PyBlock is a Python 2 or 3 module that enables the end user to estimate partial beam blockage using polarimetric radar data. The methodologies it uses depend on the self-consistency of polarimetric radar variables - reflectivity (Zh), differential reflectivity (Zdr), and specific differential phase (Kdp) - in pure rain. There are two methodologies currently available to the end user, both described in Lang et al. (2009): The KDP method, and the Fully Self-Consistent (FSC) method. Briefly, the KDP method will check the behavior of Zh and Zdr for a given range of Kdp both inside and outside of blocked azimuths, and use that to suggest corrections to these measurands. This is effectively a relative calibration of Z and Zdr. The FSC method uses a derived or specified self-consistency relationship to do an absolute calibration of Zh within the blocked regions.
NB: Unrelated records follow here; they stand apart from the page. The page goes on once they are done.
--- src/pkg/scp_defs.svh ---
// scp_defs.svh: offsets, field positions, reset values and timing counts
// for the system-clock control block.
// assumes a 32-bit register port with byte addresses, one aligned word per register.
`ifndef SCP_DEFS_SVH
`define SCP_DEFS_SVH

// register offsets (byte addresses, one aligned word each)
`define SCP_OFS_CTRL 8'h00
`define SCP_OFS_FB_INT 8'h04
`define SCP_OFS_FRAC_TOP 8'h08
`define SCP_OFS_FRAC_BOT 8'h0C
`define SCP_OFS_STATUS 8'h10
`define SCP_OFS_IRQ_STAT 8'h14
`define SCP_OFS_IRQ_CLR 8'h18
`define SCP_OFS_IRQ_EN 8'h1C

// control register fields
`define SCP_CTRL_MODE_LSB 0
`define SCP_CTRL_INDIV_LSB 2
`define SCP_CTRL_RATE_LSB 5

// loop operating select codes
`define SCP_MODE_BYPASS 2'h0
`define SCP_MODE_NORMAL 2'h1
`define SCP_MODE_RATE_MATCH 2'h2

// predivider codes
`define SCP_INDIV_DIV16 3'h4

// feedback divider widths: 7 integer, 5 + 8 fractional
`define SCP_FB_INT_W 7
`define SCP_FRAC_TOP_W 5
`define SCP_FRAC_BOT_W 8

// reset values
`define SCP_CTRL_RST 9'h000
`define SCP_FB_INT_RST 7'h00
`define SCP_FRAC_TOP_RST 5'h00
`define SCP_FRAC_BOT_RST 8'h00
`define SCP_IRQ_EN_RST 4'h0

// interrupt bit positions
`define SCP_IRQ_MCLK_CHG 0
`define SCP_IRQ_LOCK 1
`define SCP_IRQ_UNLOCK 2
`define SCP_IRQ_SWITCHED 3
`define SCP_IRQ_W 4

// clock rate and dead time between deselect and select of a source
`define SCP_CLK_MHZ 25
`define SCP_DEAD_NS 200
`define SCP_DEAD_CYC ((`SCP_DEAD_NS * `SCP_CLK_MHZ + 999) / 1000)

`endif

--- src/pkg/scp_pkg.sv ---
// scp_pkg.sv: types shared by the system-clock control block.
// assumes scp_defs.svh for all numeric constants.
package scp_pkg;

  // source of the internal system clock
  typedef enum logic [1:0] {
    SCP_SRC_MCLK,
    SCP_SRC_PLL,
    SCP_SRC_OSC
  } scp_src_t;

  // source switch sequencer
  typedef enum logic [1:0] {
    SCP_ST_STABLE,
    SCP_ST_BREAK,
    SCP_ST_MAKE
  } scp_state_t;

  // software configuration carried as one bundle
  typedef struct packed {
    logic [3:0] rate_code;
    logic [2:0] indiv;
    logic [1:0] mode;
  } scp_cfg_t;

  // clock mux selects, one-hot, all low while switching
  typedef struct packed {
    logic osc;
    logic pll;
    logic mclk;
  } scp_sel_t;

  // feedback divider: integer then fractional high and low parts
  typedef struct packed {
    logic [6:0] int_part;
    logic [4:0] frac_top;
    logic [7:0] frac_bot;
  } scp_fb_t;

endpackage : scp_pkg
PyBlock implements these methodologies within an object-oriented Python framework.
The following dependencies need to be installed first:
- A robust version of Python 2.7 or 3.4-3.6 (other versions untested) w/ most standard scientific packages (e.g., numpy, matplotlib, pandas, etc.) - Get one for free here.
- The
h5py
module (available via most package managers; e.g., conda) - [The Python Atmospheric Radiation Measurement (ARM) Radar Toolkit (Py-ART)] (https://github.com/ARM-DOE/pyart)
- CSU_RadarTools
- SkewT - Python 3 version can be found here.
- [DualPol] (https://github.com/nasa/DualPol)
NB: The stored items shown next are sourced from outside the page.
$ cat src/rtl/ifo_frame_meas.sv
module ifo_frame_meas (
  input  wire logic              clk_i,         // Reference clock.
  input  wire logic              rst_i,         // Asynchronous reset, high.
  input  wire logic              frame_pulse_i, // Frame pulse, one cycle.
  input  wire logic              frame_eval_i,  // Frame evaluation input.
  input  wire logic              start_i,       // Measurement enable level.
  output ifo_pkg::ifo_meas_s     result_o       // Registered result.
);

  typedef struct packed {
    logic                        phase;
    logic                        fe_prev;
    logic                        counting;
    logic [ifo_pkg::DELAY_W+1:0] half_cnt;
    ifo_pkg::ifo_meas_s          res;
  } ifo_meas_state_s;

  ifo_meas_state_s s_q;
  ifo_meas_state_s s_d;

  assign result_o = s_q.res;

  // Phase is low in the stream clock high half, which starts at the pulse.
  // The falling edge of the evaluation input after a frame pulse is timed
  // in half periods; the phase it lands in gives the half-period flag.
  always_comb begin
    s_d         = s_q;
    s_d.phase   = frame_pulse_i ? 1'b1 : ~s_q.phase;
    s_d.fe_prev = frame_eval_i;
    if (!start_i) begin
      s_d.counting = 1'b0;
      s_d.half_cnt = '0;
      s_d.res      = '0;
    end else if (!s_q.res.done) begin
      if (frame_pulse_i && !s_q.counting) begin
        s_d.counting = 1'b1;
        s_d.half_cnt = (ifo_pkg::DELAY_W+2)'(1);
      end else if (s_q.counting) begin
        if (s_q.fe_prev && !frame_eval_i) begin
          s_d.counting  = 1'b0;
          s_d.res.done  = 1'b1;
          s_d.res.flag  = ~s_q.phase;                  // [RULE_10]
          s_d.res.delay = s_q.half_cnt[ifo_pkg::DELAY_W:1];
        end else if (s_q.half_cnt != '1) begin
          s_d.half_cnt = s_q.half_cnt + (ifo_pkg::DELAY_W+2)'(1);
        end
      end
    end
  end

  // State register.
  always_ff @(posedge clk_i or posedge rst_i) begin
    if (rst_i) begin
      s_q <= '0;
    end else begin
      s_q <= s_d;
    end
  end

endmodule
Specific import calls in the PyBlock source code:
from __future__ import division
from __future__ import print_function
import numpy as np
import matplotlib.pyplot as plt
from warnings import warn
import statsmodels.api as sm
import os
import h5py
import pyart
import dualpol
from csu_radartools import csu_misc
import six
To install PyBlock, in the main directory for the package:
python setup.py install
To access everything:
import pyblock
To see PyBlock in action, check out the IPython notebook provided in this distribution.